Procter & Gamble funded a study showing that cloth was more likely to cause diaper rash and increased the spread of infection in day care centers. It hired a renowned American pediatrician to star in TV ads warning parents against trying to “rush” their children into potty training. In China, where parents historically began potty training babies as young as a few months old, Procter & Gamble ran ad campaigns telling worried parents that disposable diapers enabled better sleep and hence better cognitive development. By 2015, over half of parents in China reported that they used disposable diapers for their babies at home during the day and 77 percent reported using them at night, an industry study found.
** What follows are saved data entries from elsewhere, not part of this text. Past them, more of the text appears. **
This is an optimization exercise on Yosys and OpenROAD, whose aim is small area, a short achievable clock period and few clock cycles, not a production implementation.
Function was not checked in any run shown here: the RTL went through the layout flow alone.
The flow treats the clock pin as an ideal source, which a real chip does not have.
Power is estimated from default activity; no workload was simulated.

**flow/config.mk**
```make
export PLATFORM = sky130hd
export DESIGN_NAME = round_robin_thread_scheduler
export DESIGN_NICKNAME = round_robin_thread_scheduler
export VERILOG_FILES = /design/flow/design.v
export SDC_FILE = /design/flow/constraint.sdc
export NUM_CORES = 8
export LEC_CHECK = 0
export CAP_MARGIN = 20
export CORE_MARGIN = 2
export CORE_UTILIZATION = 60
export PLACE_DENSITY = 0.7
export SLEW_MARGIN = 20
export TNS_END_PERCENT = 0
```
**flow/constraint.sdc**
```tcl
create_clock -name core_clock -period 12.0 [get_ports {clk_i}]
set_input_delay 2.4000 -clock core_clock [delete_from_list [all_inputs] [get_ports {clk_i}]]
set_output_delay 2.4000 -clock core_clock [all_outputs]
set_load 0.01 [all_outputs]
```
**flow/design.v**
```verilog
`default_nettype none
package rrts_pkg;
  typedef enum logic [2:0] {
    MODE_TICK   = 3'd0,
    MODE_SPAWN  = 3'd1,
    MODE_TERM   = 3'd2,
    MODE_BLOCK  = 3'd3,
    MODE_RESUME = 3'd4,
    MODE_SLEEP  = 3'd5,
    MODE_QUERY  = 3'd6,
    MODE_NOP    = 3'd7
  } mode_e;
  typedef enum logic [1:0] {
    STAT_OK       = 2'd0,
    STAT_NO_FREE  = 2'd1,
    STAT_NO_THR   = 2'd2,
    STAT_MAIN_SLP = 2'd3
  } status_e;
  typedef enum logic [1:0] {
    RS_READY   = 2'd0,
    RS_RUNNING = 2'd1,
    RS_BLOCKED = 2'd2
  } run_state_e;
  localparam logic [31:0] QuantaMax = 32'hFFFF_FFFF;
endpackage
`default_nettype wire
`default_nettype none
module rrts_sat_inc
(
  input  wire logic [31:0] a_i,
  output logic      [31:0] inc_o
);
  assign inc_o = (a_i == rrts_pkg::QuantaMax) ? a_i : a_i + 32'd1;
endmodule
`default_nettype wire
`default_nettype none
module round_robin_thread_scheduler
#(
  parameter int MAX_THREADS = 16
) (
  input  wire logic        clk_i,
  input  wire logic        rst_ni,
  input  wire logic        in_valid_i,
  output logic             in_stall_o,
  input  wire logic [2:0]  mode_i,
  input  wire logic [3:0]  thread_id_i,
  input  wire logic [15:0] sleep_quanta_i,
  output logic             out_valid_o,
  input  wire logic        out_stall_i,
  output logic [1:0]       status_o,
  output logic [31:0]      result_value_o,
  output logic [3:0]       running_thread_o,
  output logic             running_valid_o,
  output logic [31:0]      total_quanta_o
);
  localparam int N = 16;
  logic [N-1:0]  used_q, rdy_q, held_q, slp_q;
  logic [31:0]   ptq_q [N];
  logic [15:0]   dl_q  [N];
  logic [N*N-1:0] ob_q;
  logic [3:0]    cur_q;
  logic          curv_q;
  logic [31:0]   gq_q;
  logic          ov_q;
  logic [1:0]    st_q;
  logic [31:0]   val_q;
  logic          stall_q;
  logic          sw_q, pop_q, rq_q;
  logic          spawn_q, term_q, blk_q, res_q, slpc_q;
  logic [3:0]    tgt_q;
  assign in_stall_o = stall_q;
  logic accept;
  assign accept = in_valid_i & ~in_stall_o;
  function automatic logic older(input logic [N*N-1:0] m, input int i, input int j);
    older = (i < j) ? m[i*N+j] : ~m[j*N+i];
  endfunction
  logic [N-1:0] head_oh;
  always_comb begin
    for (int i = 0; i < N; i++) begin
      head_oh[i] = rdy_q[i];
      for (int j = 0; j < N; j++)
        if (j != i) head_oh[i] = head_oh[i] & (~rdy_q[j] | older(ob_q, i, j));
    end
  end
  logic [3:0] head;
  always_comb begin
    head = '0;
    for (int i = 0; i < N; i++) if (head_oh[i]) head = head | 4'(i);
  end
  logic qne;
  assign qne = |rdy_q;
  logic [3:0] fid;
  logic       anyfree;
  always_comb begin
    fid = '0;
    for (int i = N-1; i >= 0; i--) if (!used_q[i]) fid = 4'(i);
  end
  assign anyfree = ~&used_q;
  logic [N-1:0] rsel_q, rsel_d, tid_oh, msel;
  logic [31:0]  rdat, rdq_q, rinc, qval;
  logic         pend_q, fwd;
  always_comb begin
    for (int i = 0; i < N; i++) tid_oh[i] = thread_id_i == 4'(i);
  end
  assign fwd  = pend_q & |(tid_oh & rsel_q);
  assign msel = in_stall_o ? rsel_q : (tid_oh & ~({N{pend_q}} & rsel_q));
  always_comb begin
    rdat = '0;
    for (int i = 0; i < N; i++) rdat = rdat | (ptq_q[i] & {32{msel[i]}});
  end
  always_ff @(posedge clk_i) rdq_q <= rdat;
  rrts_sat_inc u_inc (.a_i(rdq_q), .inc_o(rinc));
  assign qval = rdat | (rinc & {32{fwd}});
  logic [31:0] gq_inc;
  rrts_sat_inc u_ginc (.a_i(gq_q), .inc_o(gq_inc));
  logic is_tick, is_spawn, is_term, is_blk, is_res, is_slp, is_qry;
  assign is_tick  = mode_i == rrts_pkg::MODE_TICK;
  assign is_spawn = mode_i == rrts_pkg::MODE_SPAWN;
  assign is_term  = mode_i == rrts_pkg::MODE_TERM;
  assign is_blk   = mode_i == rrts_pkg::MODE_BLOCK;
  assign is_res   = mode_i == rrts_pkg::MODE_RESUME;
  assign is_slp   = mode_i == rrts_pkg::MODE_SLEEP;
  assign is_qry   = mode_i == rrts_pkg::MODE_QUERY;
  logic usedt, runt, slp_ok, swx, sw;
  assign usedt  = |(used_q & tid_oh);
  assign runt   = curv_q & (cur_q == thread_id_i);
  assign slp_ok = curv_q & (cur_q != 4'd0);
  assign swx    = ((is_term | is_blk) & runt) | (is_slp & slp_ok);
  assign sw     = is_tick | swx;
  logic [1:0] st_d;
  always_comb begin
    st_d = rrts_pkg::STAT_OK;
    if (is_spawn && !anyfree) st_d = rrts_pkg::STAT_NO_FREE;
    if ((is_term || is_blk || is_res || is_qry) && !usedt) st_d = rrts_pkg::STAT_NO_THR;
    if (is_slp && !curv_q) st_d = rrts_pkg::STAT_NO_THR;
    if (is_slp && curv_q && cur_q == 4'd0) st_d = rrts_pkg::STAT_MAIN_SLP;
  end
  logic [3:0] cur_d;
  logic       curv_d;
  always_comb begin
    cur_d  = cur_q;
    curv_d = curv_q;
    if (is_tick) begin
      if (qne) begin
        cur_d  = head;
        curv_d = 1'b1;
      end
    end else if (swx) begin
      cur_d  = qne ? head : 4'd0;
      curv_d = qne;
    end
  end
  always_comb begin
    rsel_d = '0;
    if ((is_tick || swx) && qne) rsel_d = head_oh;
    else if (!swx && curv_q) rsel_d[cur_q] = 1'b1;
  end
  logic [15:0] qm2_q;
  logic        fwq_q;
  always_ff @(posedge clk_i) begin
    qm2_q <= sleep_quanta_i - 16'd2;
    fwq_q <= (sleep_quanta_i[15:1] == 15'd0) | (&gq_q[31:1]);
  end
  logic [N-1:0] dhit_q;
  always_ff @(posedge clk_i) begin
    dhit_q[0] <= 1'b0;
    for (int i = 1; i < N; i++) dhit_q[i] <= dl_q[i] == gq_q[15:0];
  end
  always_ff @(posedge clk_i or negedge rst_ni) begin
    if (!rst_ni) begin
      ov_q   <= 1'b0;
      stall_q <= 1'b0;
      cur_q  <= 4'd0;
      curv_q <= 1'b1;
      rsel_q <= N'(1);
      gq_q   <= 32'd1;
    end else begin
      stall_q <= accept | (ov_q & out_stall_i);
      if (ov_q && !out_stall_i) ov_q <= 1'b0;
      if (accept) begin
        ov_q   <= 1'b1;
        cur_q  <= cur_d;
        curv_q <= curv_d;
        rsel_q <= rsel_d;
        if (sw) gq_q <= gq_inc;
      end
    end
  end
  always_ff @(posedge clk_i) begin
    if (accept) begin
      st_q  <= st_d;
      if (is_qry && usedt) val_q <= qval;
      else val_q <= (is_spawn && anyfree) ? 32'(fid) : 32'd0;
    end
  end
  always_ff @(posedge clk_i) begin
    sw_q    <= accept & sw;
    pop_q   <= accept & sw & qne;
    rq_q    <= accept & is_tick & curv_q & qne;
    spawn_q <= accept & is_spawn & anyfree;
    term_q  <= accept & is_term & usedt;
    blk_q   <= accept & is_blk & usedt;
    res_q   <= accept & is_res & usedt;
    slpc_q  <= accept & is_slp & slp_ok;
    tgt_q   <= is_spawn ? fid : ((is_tick | is_slp) ? cur_q : thread_id_i);
  end
  logic        fw, dsat;
  logic [16:0] dsum;
  logic [15:0] dl_d;
  assign dsum = {1'b0, gq_q[15:0]} + {1'b0, qm2_q};
  assign dsat = (dsum[16] | (&dsum[15:0])) & (&gq_q[31:16]);
  assign dl_d = dsat ? 16'hFFFE : dsum[15:0];
  assign fw   = slpc_q & fwq_q;
  always_ff @(posedge clk_i) begin
    for (int i = 1; i < N; i++)
      if (slpc_q && tgt_q == 4'(i)) dl_q[i] <= dl_d;
  end
  logic [N-1:0] tsel, wake, push, rqsel;
  always_comb begin
    for (int i = 0; i < N; i++) begin
      tsel[i]  = tgt_q == 4'(i);
      rqsel[i] = rq_q & tsel[i];
      if (i == 0) wake[i] = 1'b0;
      else wake[i] = sw_q & used_q[i] & slp_q[i] & dhit_q[i];
      push[i] = rqsel[i] | (wake[i] & ~held_q[i]) | ((fw | spawn_q) & tsel[i])
              | (res_q & tsel[i] & used_q[i] & ~rdy_q[i] & ~slp_q[i]
                 & ~(curv_q & cur_q == 4'(i)));
    end
  end
  always_ff @(posedge clk_i or negedge rst_ni) begin
    if (!rst_ni) begin
      used_q <= N'(1);
      rdy_q  <= '0;
      held_q <= '0;
      slp_q  <= '0;
    end else begin
      for (int i = 0; i < N; i++) begin
        if (tsel[i] && spawn_q) begin
          used_q[i] <= 1'b1;
          held_q[i] <= 1'b0;
          slp_q[i]  <= 1'b0;
        end
        if (tsel[i] && term_q) begin
          used_q[i] <= 1'b0;
          held_q[i] <= 1'b0;
          slp_q[i]  <= 1'b0;
        end
        if (tsel[i] && blk_q) held_q[i] <= 1'b1;
        if (tsel[i] && res_q) held_q[i] <= 1'b0;
        if (i != 0 && tsel[i] && slpc_q && !fw) slp_q[i] <= 1'b1;
        if (wake[i]) slp_q[i] <= 1'b0;
        if ((pop_q && cur_q == 4'(i)) || (tsel[i] && (term_q || blk_q))) rdy_q[i] <= 1'b0;
        if (push[i]) rdy_q[i] <= 1'b1;
      end
    end
  end
  always_ff @(posedge clk_i) begin
    for (int i = 0; i < N; i++)
      for (int j = i + 1; j < N; j++)
        if (push[i] || push[j]) ob_q[i*N+j] <= push[j] & ~(push[i] & rqsel[j]);
  end
  logic [31:0]  pwd;
  logic [N-1:0] pwe;
  assign pwd = rinc & {32{~spawn_q}};
  assign pwe = ({N{spawn_q}} & tsel) | ({N{pend_q}} & rsel_q);
  always_ff @(posedge clk_i or negedge rst_ni) begin
    if (!rst_ni) pend_q <= 1'b0;
    else pend_q <= sw_q;
  end
  always_ff @(posedge clk_i or negedge rst_ni) begin
    if (!rst_ni) ptq_q[0] <= 32'd1;
    else if (pwe[0]) ptq_q[0] <= pwd;
  end
  always_ff @(posedge clk_i) begin
    for (int i = 1; i < N; i++)
      if (pwe[i]) ptq_q[i] <= pwd;
  end
  assign out_valid_o      = ov_q;
  assign status_o         = st_q;
  assign result_value_o   = val_q;
  logic [3:0]  curo_q;
  logic        curvo_q;
  logic [31:0] gqo_q, gqo_inc;
  always_ff @(posedge clk_i) begin
    curo_q  <= accept ? cur_d : cur_q;
    curvo_q <= accept ? curv_d : curv_q;
  end
  rrts_sat_inc u_goinc (.a_i(gqo_q), .inc_o(gqo_inc));
  always_ff @(posedge clk_i or negedge rst_ni) begin
    if (!rst_ni) gqo_q <= 32'd1;
    else if (accept && sw) gqo_q <= gqo_inc;
  end
  assign running_thread_o = curo_q;
  assign running_valid_o  = curvo_q;
  assign total_quanta_o   = gqo_q;
endmodule
`default_nettype wire
```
In India, where many women washed and conditioned their hair with homemade herbal concoctions and oil until the 1980s, Unilever and other companies flooded the country with shampoo sachets — tiny, unrecyclable plastic packets holding enough for a single wash — and advertisements showcasing women with long, silky, flowing hair. To ensure its products reached the most remote villages in the country — places that generated little plastic waste and had no organized waste collection — it deployed an army of poor local women to act as its distributors, persuading their friends and neighbors to buy plastic packaged shampoo, detergent and face creams. In recent years, Indians have bought over 40 billion shampoo sachets annually, all of which are littered, burned or buried.
Globally, the equivalent of more than one garbage truck of plastic waste ends up in the ocean every minute. Tiny plastic particles have been found in some of the most remote places on Earth as well as in human brains, lungs and placentas — and more recently have been linked to an increased risk of heart attack or stroke. Given that the vast majority of plastics are made from fossil fuels, the manufacturing of these products is also a major contributor to climate change.
The social costs of our addiction to disposable plastics are more subtle but significant. Cooking skills have declined. Sit-down family meals are less common. Fast fashion, enabled by synthetic plastic fibers, is encouraging compulsive consumption and waste.
We could, however, take a different approach. Large French retailers have eliminated plastic for a wide range of fruit and vegetables without causing a discernible spike in food waste and the country has forced chains like McDonald’s to switch to washable dishes and cups for people dining in. The Danish city of Aarhus has signed dozens of cafes and other venues up for a reusable cup system that’s prevented over a million cups from being thrown away since its inception early last year. Europe is embedding reuse and reduction into law and infrastructure.
Rewriting laws to reflect the full cost of our throwaway culture could incentivize companies that poured millions of dollars into single-use products to invest in building a less destructive system. Prices may rise at first, but well-designed laws that encourage companies to choose more environmentally friendly packaging should lower costs overall by helping them avoid fees for unsustainable practices.
Single-use plastic was never inevitable. It was a business decision. And we can choose differently if we confront how we’ve essentially been manipulated into arriving here, and muster the willpower to push for something better.
Saabira Chaudhuri is the author of the forthcoming book “Consumed: How Big Brands Got Us Hooked on Plastic.”